Six segments, shared by every bird
In autumn, the shrikes first moved from Scandinavia into south-eastern Europe, then crossed the Mediterranean and Sahara into the Sahel, before a final long segment carried them deep into southern Africa. Spring migration followed a different structure, beginning with a rapid trans-African crossing, followed by a near-continuous sequence of flights across the Arabian Peninsula and Europe back to the breeding grounds.
Crucially, these segments were present in every individual and showed remarkably low variation. Total flight time, number of flights, and the duration of each segment were highly consistent between birds, despite differences in weather, timing and year. In some cases, variation between individuals was less than 10%.
This figure shows how Red-backed Shrikes complete their migrations between Denmark and southern Africa in a series of distinct travel stages. (a) and (b) show how flight time accumulates during autumn and spring, with each line representing one bird. Stepped rises mark nights spent flying, while flat sections show stopovers. (c) maps the main migration routes of tracked birds, with grey circles marking longer stopovers. (d) shows how each bird’s journey is divided into separate flight phases (coloured) and resting periods (grey), highlighting the highly structured nature of migration.

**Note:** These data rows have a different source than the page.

===== src/rtl/sbb_pkg.sv =====
package sbb_pkg;
  // threshold for the ready line, sel = {bit1, bit0}
  function automatic int unsigned thr_of(input logic [1:0] sel);
    case (sel)
      2'b00:   return 1;
      2'b01:   return 4;
      2'b10:   return 8;
      default: return 12;
    endcase
  endfunction
endpackage


===== src/rtl/sbb_bp_window.sv =====
module sbb_bp_window #(
  parameter int DATA_W = 16,
  parameter int DEPTH  = 2,
  localparam int CW    = $clog2(DEPTH + 1)
) (
  input  logic              clk_i,
  input  logic              rst_ni,
  input  logic              flush_i,
  input  logic              push_i,
  input  logic              pop_i,
  input  logic [DATA_W-1:0] data_i,
  output logic [DATA_W-1:0] head_o,
  output logic              empty_o
);
  logic [DATA_W-1:0] ent_q [DEPTH];
  logic [DATA_W-1:0] up    [DEPTH];
  logic [CW-1:0]     cnt_q;
  logic              full, shift;
  logic [CW-1:0]     base;

  assign full    = cnt_q == CW'(DEPTH);
  // a push into a full window evicts the oldest entry
  assign shift   = pop_i | (push_i & full);
  assign base    = shift ? cnt_q - 1'b1 : cnt_q;
  assign head_o  = ent_q[0];
  assign empty_o = cnt_q == '0;

  always_ff @(posedge clk_i or negedge rst_ni) begin
    if (!rst_ni)      cnt_q <= '0;
    else if (flush_i) cnt_q <= '0;
    else              cnt_q <= base + CW'(push_i);
  end

  for (genvar i = 0; i < DEPTH; i++) begin : g_ent
    if (i < DEPTH - 1) begin : g_mid
      assign up[i] = ent_q[i+1];
    end else begin : g_last
      assign up[i] = '0;
    end
    always_ff @(posedge clk_i or negedge rst_ni) begin
      if (!rst_ni) ent_q[i] <= '0;
      else if (!flush_i) begin
        if (push_i && base == CW'(i)) ent_q[i] <= data_i;
        else if (shift)               ent_q[i] <= up[i];
      end
    end
  end

  p_pop_nonempty_r5: assert property (@(posedge clk_i) disable iff (!rst_ni)
    pop_i |-> !empty_o);
  p_depth_bound_r4: assert property (@(posedge clk_i) disable iff (!rst_ni)
    cnt_q <= CW'(DEPTH));
  p_flush_empties_r2: assert property (@(posedge clk_i) disable iff (!rst_ni)
    flush_i |=> empty_o);
endmodule


===== src/rtl/sbb_ram.sv =====
module sbb_ram #(
  parameter int DATA_W = 16,
  parameter int DEPTH  = 16,
  localparam int AW    = $clog2(DEPTH)
) (
  input  logic              clk_i,
  input  logic              rst_ni,
  input  logic              we_i,
  input  logic [AW-1:0]     waddr_i,
  input  logic [DATA_W-1:0] wdata_i,
  input  logic              re_i,
  input  logic [AW-1:0]     raddr_i,
  output logic [DATA_W-1:0] rdata_o
);
  logic [DATA_W-1:0] mem_q [DEPTH];

  always_ff @(posedge clk_i) begin
    if (we_i) mem_q[waddr_i] <= wdata_i;
  end

  always_ff @(posedge clk_i or negedge rst_ni) begin
    if (!rst_ni)   rdata_o <= '0;
    else if (re_i) rdata_o <= mem_q[raddr_i];
  end
endmodule


===== src/rtl/sbb_thresh.sv =====
module sbb_thresh #(
  parameter int CW = 5
) (
  input  logic [1:0]    sel_i,
  input  logic [CW-1:0] cnt_i,
  output logic          ready_n_o
);
  import sbb_pkg::*;
  logic [CW-1:0] thr;

  assign thr       = CW'(thr_of(sel_i));
  assign ready_n_o = !(cnt_i >= thr);
endmodule


===== src/rtl/sbb_top.sv =====
module sbb_top #(
  parameter int DATA_W    = 16,
  parameter int MEM_DEPTH = 16,
  parameter int BP_DEPTH  = 2,
  localparam int AW       = $clog2(MEM_DEPTH),
  localparam int CW       = $clog2(MEM_DEPTH + 1)
) (
  input  logic              clk_i,
  input  logic              rst_ni,
  input  logic              blk_valid_i,
  input  logic [DATA_W-1:0] blk_data_i,
  input  logic              sync_ok_i,
  input  logic              sreset_bit_i,
  input  logic              sreset_pin_i,
  input  logic              wr_all_i,
  input  logic [1:0]        thr_sel_i,
  input  logic              rd_en_i,
  output logic              mem_we_o,
  output logic [AW-1:0]     mem_waddr_o,
  output logic [DATA_W-1:0] mem_wdata_o,
  output logic              rd_valid_o,
  output logic [DATA_W-1:0] rd_data_o,
  output logic              ready_n_o,
  output logic              ovf_o
);
  logic              srst, commit_en, arrive;
  logic              win_push, win_pop, win_empty;
  logic [DATA_W-1:0] win_head, wr_data;
  logic              wr_req, wr_do, rd_ok, full;
  logic [AW-1:0]     wptr_q, rptr_q;
  logic [CW-1:0]     cnt_q;
  logic              ovf_q, rd_valid_q;

  assign srst      = sreset_bit_i | sreset_pin_i;
  assign commit_en = (sync_ok_i | wr_all_i) & ~srst;
  assign arrive    = blk_valid_i & ~srst;

  // drain the window before any new arrival is committed
  assign win_pop  = commit_en & ~win_empty;
  assign win_push = arrive & (~commit_en | ~win_empty);
  assign wr_req   = win_pop | (commit_en & arrive & win_empty);
  assign wr_data  = win_pop ? win_head : blk_data_i;

  assign full  = cnt_q == CW'(MEM_DEPTH);
  assign wr_do = wr_req & ~full;
  assign rd_ok = rd_en_i & (cnt_q != '0) & ~srst;

  sbb_bp_window #(.DATA_W(DATA_W), .DEPTH(BP_DEPTH)) u_win (
    .clk_i, .rst_ni,
    .flush_i (srst),
    .push_i  (win_push),
    .pop_i   (win_pop),
    .data_i  (blk_data_i),
    .head_o  (win_head),
    .empty_o (win_empty)
  );

  sbb_ram #(.DATA_W(DATA_W), .DEPTH(MEM_DEPTH)) u_ram (
    .clk_i, .rst_ni,
    .we_i    (wr_do),
    .waddr_i (wptr_q),
    .wdata_i (wr_data),
    .re_i    (rd_ok),
    .raddr_i (rptr_q),
    .rdata_o (rd_data_o)
  );

  sbb_thresh #(.CW(CW)) u_thr (
    .sel_i     (thr_sel_i),
    .cnt_i     (cnt_q),
    .ready_n_o (ready_n_o)
  );

  function automatic logic [AW-1:0] nxt(input logic [AW-1:0] p);
    return (p == AW'(MEM_DEPTH - 1)) ? '0 : p + 1'b1;
  endfunction

  always_ff @(posedge clk_i or negedge rst_ni) begin
    if (!rst_ni) begin
      wptr_q     <= '0;
      rptr_q     <= '0;
      cnt_q      <= '0;
      ovf_q      <= 1'b0;
      rd_valid_q <= 1'b0;
    end else if (srst) begin
      wptr_q     <= '0;
      rptr_q     <= '0;
      cnt_q      <= '0;
      ovf_q      <= 1'b0;
      rd_valid_q <= 1'b0;
    end else begin
      if (wr_do) wptr_q <= nxt(wptr_q);
      if (rd_ok) rptr_q <= nxt(rptr_q);
      cnt_q      <= cnt_q + CW'(wr_do) - CW'(rd_ok);
      if (wr_req && full) ovf_q <= 1'b1;
      rd_valid_q <= rd_ok;
    end
  end

  assign mem_we_o    = wr_do;
  assign mem_waddr_o = wptr_q;
  assign mem_wdata_o = wr_data;
  assign rd_valid_o  = rd_valid_q;
  assign ovf_o       = ovf_q;

  p_no_write_in_reset_r2: assert property (@(posedge clk_i) disable iff (!rst_ni)
    (sreset_bit_i || sreset_pin_i) |-> !mem_we_o);
  p_ready_high_after_reset_r2: assert property (@(posedge clk_i) disable iff (!rst_ni)
    (sreset_bit_i || sreset_pin_i) |=> ready_n_o && !ovf_o);
  p_no_write_when_full_r9: assert property (@(posedge clk_i) disable iff (!rst_ni)
    (cnt_q == CW'(MEM_DEPTH)) |-> !mem_we_o);
  p_ovf_sticky_r9: assert property (@(posedge clk_i) disable iff (!rst_ni)
    (ovf_o && !sreset_bit_i && !sreset_pin_i) |=> ovf_o);
  p_waddr_step_r10: assert property (@(posedge clk_i) disable iff (!rst_ni)
    (mem_we_o && !sreset_bit_i && !sreset_pin_i) |=>
      (mem_waddr_o == (($past(mem_waddr_o) == AW'(MEM_DEPTH - 1)) ? '0 : $past(mem_waddr_o) + 1'b1)));
  p_rd_valid_cause_r8: assert property (@(posedge clk_i) disable iff (!rst_ni)
    $rose(rd_valid_o) |-> $past(rd_en_i));
  p_unsync_no_write_r4: assert property (@(posedge clk_i) disable iff (!rst_ni)
    (!sync_ok_i && !wr_all_i) |-> !mem_we_o);
endmodule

Not what cage studies predicted
This structured pattern contrasts sharply with expectations based on experiments with caged birds. In captivity, migratory restlessness tends to occur on most nights throughout the migration period, suggesting a broad readiness to fly whenever conditions allow.
In the wild, however, the shrikes behaved very differently. Long periods of complete inactivity were followed by bursts of intense migratory flight, with weeks or even months separating major segments. The birds’ longest and most demanding flights often occurred late in the season, rather than at the peak of restlessness predicted from cage studies.
A detailed internal travel plan
The findings suggest that birds possess a far more detailed internal “travel plan” than previously assumed. Rather than simply controlling the overall timing and distance of migration, the internal programme appears to regulate when major flight phases should occur, how long they should last, and when prolonged stopovers are required.
The authors propose that this internal plan likely interacts with external cues such as day length, geography and geomagnetic signals. These cues may act as signposts, allowing the bird to progress from one segment to the next at the appropriate point along its journey.
Rethinking how migration is controlled
By revealing a hidden structure in the annual flight activity of a migratory songbird, this study challenges the long-held assumption that migration is largely shaped on the fly by weather and fuel availability. Instead, it points to a migration system that is both genetically programmed and dynamically adjusted through environmental feedback.
As tracking technology continues to improve, similar patterns may emerge in other long-distance migrants. What is already clear is that bird migration is not just a matter of flying when conditions are right, but of following an inherited itinerary refined by millions of years of evolution.